Health and Human Services

Hospital assessment program clears first round

A bill intended to increase Medicaid payments to Nebraska hospitals without the use of additional general fund dollars was amended and advanced to select file Feb. 15.

Sen. Mike Jacobson
Sen. Mike Jacobson

LB1087, introduced by North Platte Sen. Mike Jacobson, would require the state Department of Health and Human Services to submit a state plan amendment to the Centers for Medicare and Medicaid Services for approval to impose an assessment on Nebraska hospitals.

Under the plan, each Nebraska hospital would pay an assessment fee based on their quarterly net patient revenue. The total statewide assessment amount could not exceed 6% of the total net patient revenue of all assessed hospitals.

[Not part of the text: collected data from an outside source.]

This is an optimization exercise on Yosys and OpenROAD, whose aim is small area and a short achievable clock period, not a production implementation. Only simulation tests tie the RTL to the original design; equivalence was not proved. Power is estimated from default activity; no workload was simulated.

File: design/flow/config.mk
export PLATFORM = sky130hd
export DESIGN_NAME = decode_issue
export DESIGN_NICKNAME = decode_issue
export VERILOG_FILES = /design/flow/design.v
export SDC_FILE = /design/flow/constraint.sdc
export NUM_CORES = 4
export LEC_CHECK = 0
export CAP_MARGIN = 20
export CORE_MARGIN = 2
export CORE_UTILIZATION = 35
export SLEW_MARGIN = 20
File: design/flow/constraint.sdc
create_clock -name core_clock -period 5.0 [get_ports {clk_i}]
set_input_delay 1.0000 -clock core_clock [delete_from_list [all_inputs] [get_ports {clk_i}]]
set_output_delay 1.0000 -clock core_clock [all_outputs]
set_load 0.01 [all_outputs]
File: design/flow/design.v
package decode_issue_pkg;
    localparam logic [6:0] OPC_OP     = 7'b0110011;
    localparam logic [6:0] OPC_OP_IMM = 7'b0010011;
    localparam logic [6:0] OPC_LUI    = 7'b0110111;
    localparam logic [6:0] OPC_AUIPC  = 7'b0010111;
    localparam logic [2:0] F3_ADD  = 3'b000;
    localparam logic [2:0] F3_SLL  = 3'b001;
    localparam logic [2:0] F3_SLT  = 3'b010;
    localparam logic [2:0] F3_SLTU = 3'b011;
    localparam logic [2:0] F3_XOR  = 3'b100;
    localparam logic [2:0] F3_SR   = 3'b101;
    localparam logic [2:0] F3_OR   = 3'b110;
    localparam logic [2:0] F3_AND  = 3'b111;
    typedef enum logic [1:0] {
        IMM_NONE  = 2'd0,
        IMM_I     = 2'd1,
        IMM_SHAMT = 2'd2,
        IMM_U     = 2'd3
    } imm_fmt_e;
    typedef struct packed {
        logic [31:0] a;
        logic [31:0] b;
        logic [2:0]  funct3;
        logic        funct7;
        logic        pc_add;
        logic [4:0]  rd;
    } ex_op_t;
    function automatic logic is_shift(input logic [2:0] funct3);
        is_shift = (funct3 == decode_issue_pkg::F3_SLL) || (funct3 == decode_issue_pkg::F3_SR);
    endfunction
    function automatic logic [31:0] gen_imm(input imm_fmt_e fmt, input logic [31:0] instr);
        logic [31:0] imm;
        case (fmt)
            decode_issue_pkg::IMM_I:     imm = {{20{instr[31]}}, instr[31:20]};
            decode_issue_pkg::IMM_SHAMT: imm = {27'd0, instr[24:20]};
            decode_issue_pkg::IMM_U:     imm = {instr[31:12], 12'd0};
            default:   imm = 32'd0;
        endcase
        gen_imm = imm;
    endfunction
endpackage
module regfile (
    input  logic        clk_i,
    input  logic        rst_ni,
    input  logic [4:0]  ra1_i,
    output logic [31:0] rd1_o,
    input  logic [4:0]  ra2_i,
    output logic [31:0] rd2_o,
    input  logic        we_i,
    input  logic [4:0]  wa_i,
    input  logic [31:0] wd_i
);
    logic [31:0] regs_q [0:31];
    assign rd1_o = (ra1_i == 5'd0) ? 32'd0 : regs_q[ra1_i];
    assign rd2_o = (ra2_i == 5'd0) ? 32'd0 : regs_q[ra2_i];
    always_ff @(posedge clk_i or negedge rst_ni) begin
        if (!rst_ni) begin
            for (int i = 0; i < 32; i++) begin
                regs_q[i] <= 32'd0;
            end
        end else if (we_i && (wa_i != 5'd0)) begin
            regs_q[wa_i] <= wd_i;
        end else begin
            regs_q[0] <= 32'd0;
        end
    end
endmodule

Jacobson said the bill would allow Nebraska to access a federal program used by 43 other states and the District of Columbia that provides matching funds to help hospitals cover the cost of treating individuals on Medicaid.

For each dollar assessed under the program, he said, the federal match in Medicaid directed payments would be approximately $2.19 — a total of approximately $1 billion per year. Those dollars would be distributed to Nebraska hospitals based on their share of Medicaid patients treated in both inpatient and outpatient settings.

The majority of Nebraska hospitals are losing money on operations, Jacobson said, including 59% of small, rural critical access hospitals. Several of those hospitals have closed labor and delivery units, hospital-owned nursing homes and behavioral health, hospice and home health services, he said.

“[LB1087] presents a lifeline to Nebraska hospitals and the people they serve,” Jacobson said. “If passed, this bill would increase and improve access to quality care across the state and give us measurable results for all Nebraskans.”

A Health and Human Services Committee amendment, adopted 39-0 replaced the bill. The contents of that amendment were in turn replaced by an amendment offered by Jacobson and adopted 34-3.

As amended, LB1087 would be administered by DHHS, which would receive an administration fee of 3% of the assessment amount, not to exceed $15 million. Of the total assessed amount, 3.5% could be used for health priorities including funding non-hospital Medicaid rates for physicians, dental care, behavioral health services or increased rates for nursing homes, among other priorities. That amount would be capped at $17.5 million annually.

The amendment also would eliminate the bill’s original fiscal note of more than $400 million by changing the timing mechanism for how Medicaid directed payments would be paid to the state’s hospitals and would terminate the program Dec. 31, 2026.

Jacobson said the termination provision was part of a negotiation between the state’s hospitals and the executive branch.

Several lawmakers, including Sen. Myron Dorn of Adams, expressed concerns about the sunset date, noting that it might not provide the state enough time to establish such a complex program and have sufficient data to evaluate it properly.

“When we set in motion a program like this, especially … a Medicaid program, it’s not one where tomorrow we turn a switch on [and] now it’s up and going,” Dorn said. “It’s going to take time.”

Sen. Danielle Conrad of Lincoln echoed those concerns when explaining her vote against the Jacobson amendment. She said she strongly supported the underlying bill – calling it a “commonsense” solution to the challenges facing the state’s hospitals – but warned against ceding control over programs that the Legislature creates by giving “too much deference” to the executive branch.

“[The amendment] unnecessarily and needlessly weakens a really smart, strong policy solution that essentially there is very, very strong support for,” Conrad said.

Jacobson agreed with those concerns, but said the sunset provision was negotiated “in good faith” and that he intended to keep his word.

“Do I agree with the sunset? No,” he said.

Sen. Ben Hansen of Blair supported the sunset provision. States rarely discontinue a program once it’s established, even if the federal government alters program requirements in ways that lawmakers disagree with, he said.

“I’ll bet the farm on it that … we’re not going to give up that money,” Hansen said. “This is a growing concern I’ve had for the six years that I’ve been here.”

Following adoption of the amendments, lawmakers voted 40-0 to advance LB1087 to select file.